The band was established in 1872 by Walter W. Roe, sixteen years old at the time and son of the town's postmaster and fur trader William Roe. He "circulated a petition appealing for funds" with eleven other youth, including his brothers Albert and Frederick, and friends George Dolan, Thomas Gain, George Hackett, James Harrison, John Hughes, William Hutchcroft, Frederick Raper, Robert Rest, and Frederick Saxton.

Whereas we, the undersigned, think it a disgrace to the inhabitants of Newmarket that they should have, on all festive occasions, to send to the small villages of Aurora and Sharon for a band, we have determined, with the consent and assistance of our fellow-townsmen, to form one of our own.
— Walter Roe, as quoted by Robert Carter, Stories of Newmarket: An Old Ontario Town

Each of the twelve founding members of the band had contributed $5, and the appeal drew subscriptions from 69 other residents, primarily the elderly. In total, they raised $319. Some of the prominent sponsors included John Cawthra and Robert Simpson. The petition was one of the first items added to the town's historical society archive.

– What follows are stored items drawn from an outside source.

**src/rtl/dpcu_params.svh**
```systemverilog
// dpcu_params.svh: bit positions, codes and reset values of the process-data command unit
// assumes: included by bare name from rtl files
`ifndef DPCU_PARAMS_SVH
`define DPCU_PARAMS_SVH

// control word bits
`define DPCU_CW_RELEASE 4
`define DPCU_CW_KEY_JOG 5
`define DPCU_CW_NO_LOOP 6
`define DPCU_CW_SW_LOOP 7
`define DPCU_CW_JOG_UP 8
`define DPCU_CW_JOG_DN 9
`define DPCU_CW_ACK 14
`define DPCU_CW_RESERVED_MASK 16'hBC00

// status bits
`define DPCU_ST_SUPPLY_OK 4
`define DPCU_ST_ABORTED 5
`define DPCU_ST_BLOCK 10
`define DPCU_ST_DISPLACED 11
`define DPCU_ST_BAD_TARGET 12
`define DPCU_ST_MOTOR_OK 13

// identifier word layout
`define DPCU_ID_TYPE_HI 15
`define DPCU_ID_TYPE_LO 12
`define DPCU_ID_SPARE 11
`define DPCU_ID_PNUM_HI 10

// request codes
`define DPCU_RQ_NONE 4'h0
`define DPCU_RQ_READ 4'h1
`define DPCU_RQ_WR_W 4'h2
`define DPCU_RQ_WR_D 4'h3
`define DPCU_RQ_RD_ARR 4'h6
`define DPCU_RQ_WR_ARR_W 4'h7
`define DPCU_RQ_WR_ARR_D 4'h8
`define DPCU_RQ_ARR_CNT 4'h9

// response codes
`define DPCU_RS_NONE 4'h0
`define DPCU_RS_WORD 4'h1
`define DPCU_RS_DWORD 4'h2
`define DPCU_RS_ARR_W 4'h4
`define DPCU_RS_ARR_D 4'h5
`define DPCU_RS_COUNT 4'h6
`define DPCU_RS_ERROR 4'h7

// error codes
`define DPCU_ER_BAD_PNUM 32'h0000_0000
`define DPCU_ER_READ_ONLY 32'h0000_0001
`define DPCU_ER_LIMIT 32'h0000_0002
`define DPCU_ER_SUBINDEX 32'h0000_0003
`define DPCU_ER_NOT_ARRAY 32'h0000_0004
`define DPCU_ER_WRONG_TYPE 32'h0000_0005
`define DPCU_ER_RESET_ONLY 32'h0000_0006
`define DPCU_ER_OP_STATE 32'h0000_0011
`define DPCU_ER_OTHER 32'h0000_0012

`define DPCU_CW_RESET 16'h0000
`define DPCU_ST_RESET 16'h0000

`endif

```
**src/rtl/dpcu_pkg.sv**
```systemverilog
// dpcu_pkg.sv: types shared by the process-data command unit
// assumes: constants come from dpcu_params.svh
package dpcu_pkg;

    // eight-byte parameter channel
    typedef struct packed {
        logic [15:0] param_ident_word;
        logic [15:0] array_subindex;
        logic [31:0] param_value_field;
    } dpcu_chan_t;

    // parameter table access port
    typedef struct packed {
        logic valid;
        logic write;
        logic is_array;
        logic count;
        logic dword;
        logic [10:0] param_number;
        logic [15:0] array_subindex;
        logic [31:0] value;
    } dpcu_preq_t;

    typedef struct packed {
        logic done;
        logic err;
        logic dword;
        logic [31:0] value;
    } dpcu_pans_t;

    typedef enum logic [3:0] {
        DPCU_IDLE = 4'h1,
        DPCU_WAIT = 4'h2,
        DPCU_HOLD = 4'h4,
        DPCU_ZERO = 4'h8
    } dpcu_pstate_t;

    typedef enum logic [2:0] {
        DPCU_RUN_IDLE = 3'h1,
        DPCU_RUN_MOVE = 3'h2,
        DPCU_RUN_SWLOOP = 3'h4
    } dpcu_rstate_t;

endpackage : dpcu_pkg

```
**src/rtl/dpcu_param_chan.sv**
```systemverilog
// dpcu_param_chan.sv: cyclic parameter request/response handler
// assumes: request arrives once per bus cycle on req_valid; table answers on ans.done
`timescale 1ns/10ps
`include "dpcu_params.svh"
module dpcu_param_chan (
    input wire logic clk,
    input wire logic rstn,
    input wire logic req_valid,
    input wire dpcu_pkg::dpcu_chan_t req,
    output dpcu_pkg::dpcu_chan_t resp,
    output dpcu_pkg::dpcu_preq_t tab_req,
    input wire dpcu_pkg::dpcu_pans_t tab_ans
);
    typedef struct packed {
        dpcu_pkg::dpcu_pstate_t st;
        dpcu_pkg::dpcu_chan_t held;
        dpcu_pkg::dpcu_chan_t resp;
        dpcu_pkg::dpcu_preq_t treq;
    } dpcu_pch_t;
    dpcu_pch_t s_q;
    dpcu_pch_t s_d;
    logic [3:0] rq;
    logic known;
    logic arr;
    logic wr;
    logic [3:0] ok_code;

    assign rq = req.param_ident_word[`DPCU_ID_TYPE_HI:`DPCU_ID_TYPE_LO];

    always_comb begin
        known = 1'b1;
        arr = 1'b0;
        wr = 1'b0;
        case (rq)
            `DPCU_RQ_READ: ;
            `DPCU_RQ_WR_W, `DPCU_RQ_WR_D: wr = 1'b1;
            `DPCU_RQ_RD_ARR, `DPCU_RQ_ARR_CNT: arr = 1'b1;
            `DPCU_RQ_WR_ARR_W, `DPCU_RQ_WR_ARR_D: begin
                arr = 1'b1;
                wr = 1'b1;
            end
            default: known = 1'b0;
        endcase
    end

    always_comb begin
        if (s_q.treq.count) begin
            ok_code = `DPCU_RS_COUNT;
        end else if (s_q.treq.is_array) begin
            ok_code = tab_ans.dword ? `DPCU_RS_ARR_D : `DPCU_RS_ARR_W;
        end else begin
            ok_code = tab_ans.dword ? `DPCU_RS_DWORD : `DPCU_RS_WORD;
        end
    end

    always_comb begin
        s_d = s_q;
        s_d.treq.valid = 1'b0;
        case (s_q.st)
            dpcu_pkg::DPCU_IDLE: begin
                if (req_valid && rq != `DPCU_RQ_NONE) begin
                    s_d.held = req;
                    if (!known || req.param_ident_word[`DPCU_ID_SPARE]) begin
                        s_d.resp.param_ident_word = {`DPCU_RS_ERROR, 1'b0,
                            req.param_ident_word[`DPCU_ID_PNUM_HI:0]};
                        s_d.resp.array_subindex = req.array_subindex;
                        s_d.resp.param_value_field = `DPCU_ER_OTHER;
                        s_d.st = dpcu_pkg::DPCU_HOLD;
                    end else begin
                        s_d.treq.valid = 1'b1;
                        s_d.treq.write = wr;
                        s_d.treq.is_array = arr;
                        s_d.treq.count = (rq == `DPCU_RQ_ARR_CNT);
                        s_d.treq.dword = (rq == `DPCU_RQ_WR_D) || (rq == `DPCU_RQ_WR_ARR_D);
                        s_d.treq.param_number = req.param_ident_word[`DPCU_ID_PNUM_HI:0];
                        s_d.treq.array_subindex = req.array_subindex;
                        s_d.treq.value = req.param_value_field;
                        s_d.st = dpcu_pkg::DPCU_WAIT;
                    end
                end
            end
            dpcu_pkg::DPCU_WAIT: begin
                if (tab_ans.done) begin
                    // identifier layout, spare sent as zero
                    s_d.resp.param_ident_word = {tab_ans.err ? `DPCU_RS_ERROR : ok_code,
                        1'b0, s_q.treq.param_number};
                    s_d.resp.array_subindex = s_q.treq.array_subindex;
                    // write echoes value; read value taken now
                    s_d.resp.param_value_field = tab_ans.value;
                    s_d.st = dpcu_pkg::DPCU_HOLD;
                end
            end
            dpcu_pkg::DPCU_HOLD: begin
                if (req_valid && req != s_q.held) begin
                    s_d.resp = '0;
                    s_d.st = dpcu_pkg::DPCU_ZERO;
                end
            end
            dpcu_pkg::DPCU_ZERO: begin
                s_d.resp = '0;
                s_d.st = dpcu_pkg::DPCU_IDLE;
            end
            default: s_d.st = dpcu_pkg::DPCU_IDLE;
        endcase
    end

    always_ff @(posedge clk) begin
        if (!rstn) begin
            s_q <= '0;
            s_q.st <= dpcu_pkg::DPCU_IDLE;
        end else begin
            s_q <= s_d;
        end
    end

    assign resp = s_q.resp;
    assign tab_req = s_q.treq;
endmodule : dpcu_param_chan

```
**src/rtl/dpcu_sync.sv**
```systemverilog
// dpcu_sync.sv: two-flop synchroniser for one asynchronous level
// assumes: clk is the unit clock, d comes from a pin
`timescale 1ns/10ps
module dpcu_sync (
    input wire logic clk,
    input wire logic rstn,
    input wire logic d,
    output logic q
);
    typedef struct packed {
        logic s1;
        logic s2;
    } dpcu_sync_t;
    dpcu_sync_t st_q;
    dpcu_sync_t st_d;

    always_comb begin
        st_d.s1 = d;
        st_d.s2 = st_q.s1;
    end

    always_ff @(posedge clk) begin
        if (!rstn) begin
            st_q <= '0;
        end else begin
            st_q <= st_d;
        end
    end

    assign q = st_q.s2;
endmodule : dpcu_sync

```
**src/rtl/dpcu_top.sv**
```systemverilog
// dpcu_top.sv: control-word decoder and parameter channel of a positioning drive
// assumes: process data from a same-clock fieldbus core; motion core and parameter
// table sit outside; supply_ok and motor_ok are pins
`timescale 1ns/10ps
`include "dpcu_params.svh"
module dpcu_top (
    input wire logic clk,
    input wire logic rstn,
    input wire logic cw_valid,
    input wire logic [15:0] control_word,
    input wire logic pos_cmd,
    input wire logic blocked,
    input wire logic displaced,
    input wire logic bad_target,
    input wire logic motion_done,
    input wire logic moving,
    input wire logic bus_active,
    input wire logic key_fwd,
    input wire logic key_bwd,
    input wire logic supply_ok_pin,
    input wire logic motor_ok_pin,
    output logic run_start,
    output logic run_abort,
    output logic no_loop,
    output logic swloop_start,
    output logic jog_fwd,
    output logic jog_bwd,
    output logic cw_reserved_err,
    output logic [15:0] status_bits,
    input wire logic pch_valid,
    input wire dpcu_pkg::dpcu_chan_t pch_req,
    output dpcu_pkg::dpcu_chan_t pch_resp,
    output dpcu_pkg::dpcu_preq_t tab_req,
    input wire dpcu_pkg::dpcu_pans_t tab_ans
);
    typedef struct packed {
        dpcu_pkg::dpcu_rstate_t run;
        logic [15:0] cw;
        logic [15:0] loop_cw;
        logic ack_seen_high;
        logic supply_latched_low;
        logic motor_latched_low;
        logic aborted;
        logic blk;
        logic disp;
        logic badt;
        logic run_start;
        logic run_abort;
        logic swloop_start;
        logic jog_fwd;
        logic jog_bwd;
        logic no_loop;
        logic rsv_err;
        logic [15:0] status;
    } dpcu_top_t;
    dpcu_top_t s_q;
    dpcu_top_t s_d;
    logic supply_ok;
    logic motor_ok;
    logic [15:0] cw_eff;
    logic rel;
    logic ack;
    logic ack_rise;
    logic ack_fall;
    logic run_cmd;
    logic active;

    // -------------------------------------------
    // pin synchronisers
    // -------------------------------------------
    dpcu_sync u_sync_supply (
        .clk(clk),
        .rstn(rstn),
        .d(supply_ok_pin),
        .q(supply_ok)
    );
    dpcu_sync u_sync_motor (
        .clk(clk),
        .rstn(rstn),
        .d(motor_ok_pin),
        .q(motor_ok)
    );

    // -------------------------------------------
    // control word
    // -------------------------------------------
    assign cw_eff = cw_valid ? control_word : s_q.cw;
    assign rel = cw_eff[`DPCU_CW_RELEASE];
    assign ack = cw_eff[`DPCU_CW_ACK];
    assign ack_rise = ack && !s_q.cw[`DPCU_CW_ACK];
    assign ack_fall = !ack && s_q.cw[`DPCU_CW_ACK];
    // new run command: positioning request or fresh jog with release
    assign run_cmd = rel && (pos_cmd
        || (cw_eff[`DPCU_CW_JOG_UP] && !s_q.cw[`DPCU_CW_JOG_UP])
        || (cw_eff[`DPCU_CW_JOG_DN] && !s_q.cw[`DPCU_CW_JOG_DN]));
    assign active = moving || s_q.run != dpcu_pkg::DPCU_RUN_IDLE || run_cmd;

    always_comb begin
        s_d = s_q;
        s_d.cw = cw_eff;
        s_d.run_start = 1'b0;
        s_d.run_abort = 1'b0;
        s_d.swloop_start = 1'b0;
        // reserved bits flagged, not acted on
        s_d.rsv_err = |(cw_eff & `DPCU_CW_RESERVED_MASK);
        s_d.no_loop = cw_eff[`DPCU_CW_NO_LOOP];
        // key jog with enable and no release while bus active; keys jog directly when bus inactive
        // bus jog bits mirror keys, need release
        s_d.jog_fwd = (bus_active && cw_eff[`DPCU_CW_KEY_JOG] && !rel && key_fwd)
            || (!bus_active && key_fwd)
            || (rel && !cw_eff[`DPCU_CW_KEY_JOG] && cw_eff[`DPCU_CW_JOG_UP]);
        s_d.jog_bwd = (bus_active && cw_eff[`DPCU_CW_KEY_JOG] && !rel && key_bwd)
            || (!bus_active && key_bwd)
            || (rel && !cw_eff[`DPCU_CW_KEY_JOG] && cw_eff[`DPCU_CW_JOG_DN]);
        case (s_q.run)
            dpcu_pkg::DPCU_RUN_IDLE: begin
                if (cw_eff[`DPCU_CW_SW_LOOP] && !s_q.cw[`DPCU_CW_SW_LOOP]) begin
                    s_d.swloop_start = 1'b1;
                    s_d.loop_cw = cw_eff;
                    s_d.run = dpcu_pkg::DPCU_RUN_SWLOOP;
                end else if (pos_cmd && rel) begin
                    s_d.run_start = 1'b1;
                    s_d.run = dpcu_pkg::DPCU_RUN_MOVE;
                end
            end
            dpcu_pkg::DPCU_RUN_MOVE: begin
                if (!rel) begin
                    s_d.run_abort = 1'b1;
                    s_d.aborted = 1'b1;
                    s_d.run = dpcu_pkg::DPCU_RUN_IDLE;
                end else if (motion_done) begin
                    s_d.run = dpcu_pkg::DPCU_RUN_IDLE;
                end
            end
            dpcu_pkg::DPCU_RUN_SWLOOP: begin
                if (cw_eff != s_q.loop_cw) begin
                    s_d.run_abort = 1'b1;
                    s_d.aborted = 1'b1;
                    s_d.run = dpcu_pkg::DPCU_RUN_IDLE;
                end else begin
                    s_d.jog_fwd = 1'b0;
                    s_d.jog_bwd = 1'b0;
                    s_d.no_loop = s_q.no_loop;
                    if (motion_done) s_d.run = dpcu_pkg::DPCU_RUN_IDLE;
                end
            end
            default: s_d.run = dpcu_pkg::DPCU_RUN_IDLE;
        endcase

        // ack rise or new run clears flags
        if (run_cmd || ack_rise) begin
            s_d.aborted = s_d.run_abort;
            s_d.blk = 1'b0;
            s_d.disp = 1'b0;
            s_d.badt = 1'b0;
        end
        // set wins over clear
        if (blocked) s_d.blk = 1'b1;
        if (displaced) s_d.disp = 1'b1;
        if (bad_target) s_d.badt = 1'b1;

        if (ack_rise) s_d.ack_seen_high = 1'b1;
        if (ack_fall && s_q.ack_seen_high) begin
            s_d.ack_seen_high = 1'b0;
            s_d.supply_latched_low = 1'b0;
            s_d.motor_latched_low = 1'b0;
        end
        if (run_cmd && supply_ok) s_d.supply_latched_low = 1'b0;
        if (run_cmd && motor_ok) s_d.motor_latched_low = 1'b0;
        // latch failure while active, ack low
        if (!ack && active && !supply_ok) s_d.supply_latched_low = 1'b1;
        if (!ack && active && !motor_ok) s_d.motor_latched_low = 1'b1;
        if (ack) begin
            s_d.supply_latched_low = 1'b0;
            s_d.motor_latched_low = 1'b0;
        end

        s_d.status = `DPCU_ST_RESET;
        s_d.status[`DPCU_ST_SUPPLY_OK] = supply_ok && !s_d.supply_latched_low;
        s_d.status[`DPCU_ST_MOTOR_OK] = motor_ok && !s_d.motor_latched_low;
        s_d.status[`DPCU_ST_ABORTED] = s_d.aborted;
        s_d.status[`DPCU_ST_BLOCK] = s_d.blk;
        s_d.status[`DPCU_ST_DISPLACED] = s_d.disp;
        s_d.status[`DPCU_ST_BAD_TARGET] = s_d.badt;
    end

    always_ff @(posedge clk) begin
        if (!rstn) begin
            s_q <= '0;
            s_q.run <= dpcu_pkg::DPCU_RUN_IDLE;
        end else begin
            s_q <= s_d;
        end
    end

    assign run_start = s_q.run_start;
    assign run_abort = s_q.run_abort;
    assign no_loop = s_q.no_loop;
    assign swloop_start = s_q.swloop_start;
    assign jog_fwd = s_q.jog_fwd;
    assign jog_bwd = s_q.jog_bwd;
    assign cw_reserved_err = s_q.rsv_err;
    assign status_bits = s_q.status;

    // -------------------------------------------
    // parameter channel
    // -------------------------------------------
    // eight-byte channel
    dpcu_param_chan u_pch (
        .clk(clk),
        .rstn(rstn),
        .req_valid(pch_valid),
        .req(pch_req),
        .resp(pch_resp),
        .tab_req(tab_req),
        .tab_ans(tab_ans)
    );
endmodule : dpcu_top

```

On 31 May 1875, Walter and Frederick Roe drowned during a fishing trip on Cook's Bay in Lake Simcoe. The band played at their funeral, which was attended by many residents of the town, and band members wrote a "poem of lamentation" which was published in The Era.

The band wears "scarlet tunics little-changed from those worn" by its early members. The band operated from the Lion's Hall, but a fire to the building in 2005 resulted in the band moving from venue to venue until it establishes a new permanent location for its operation. It currently conducts rehearsals at Ray Twinney Complex. During the COVID-19 pandemic, the band first met virtually, and later some members met at a parking garage in Aurora.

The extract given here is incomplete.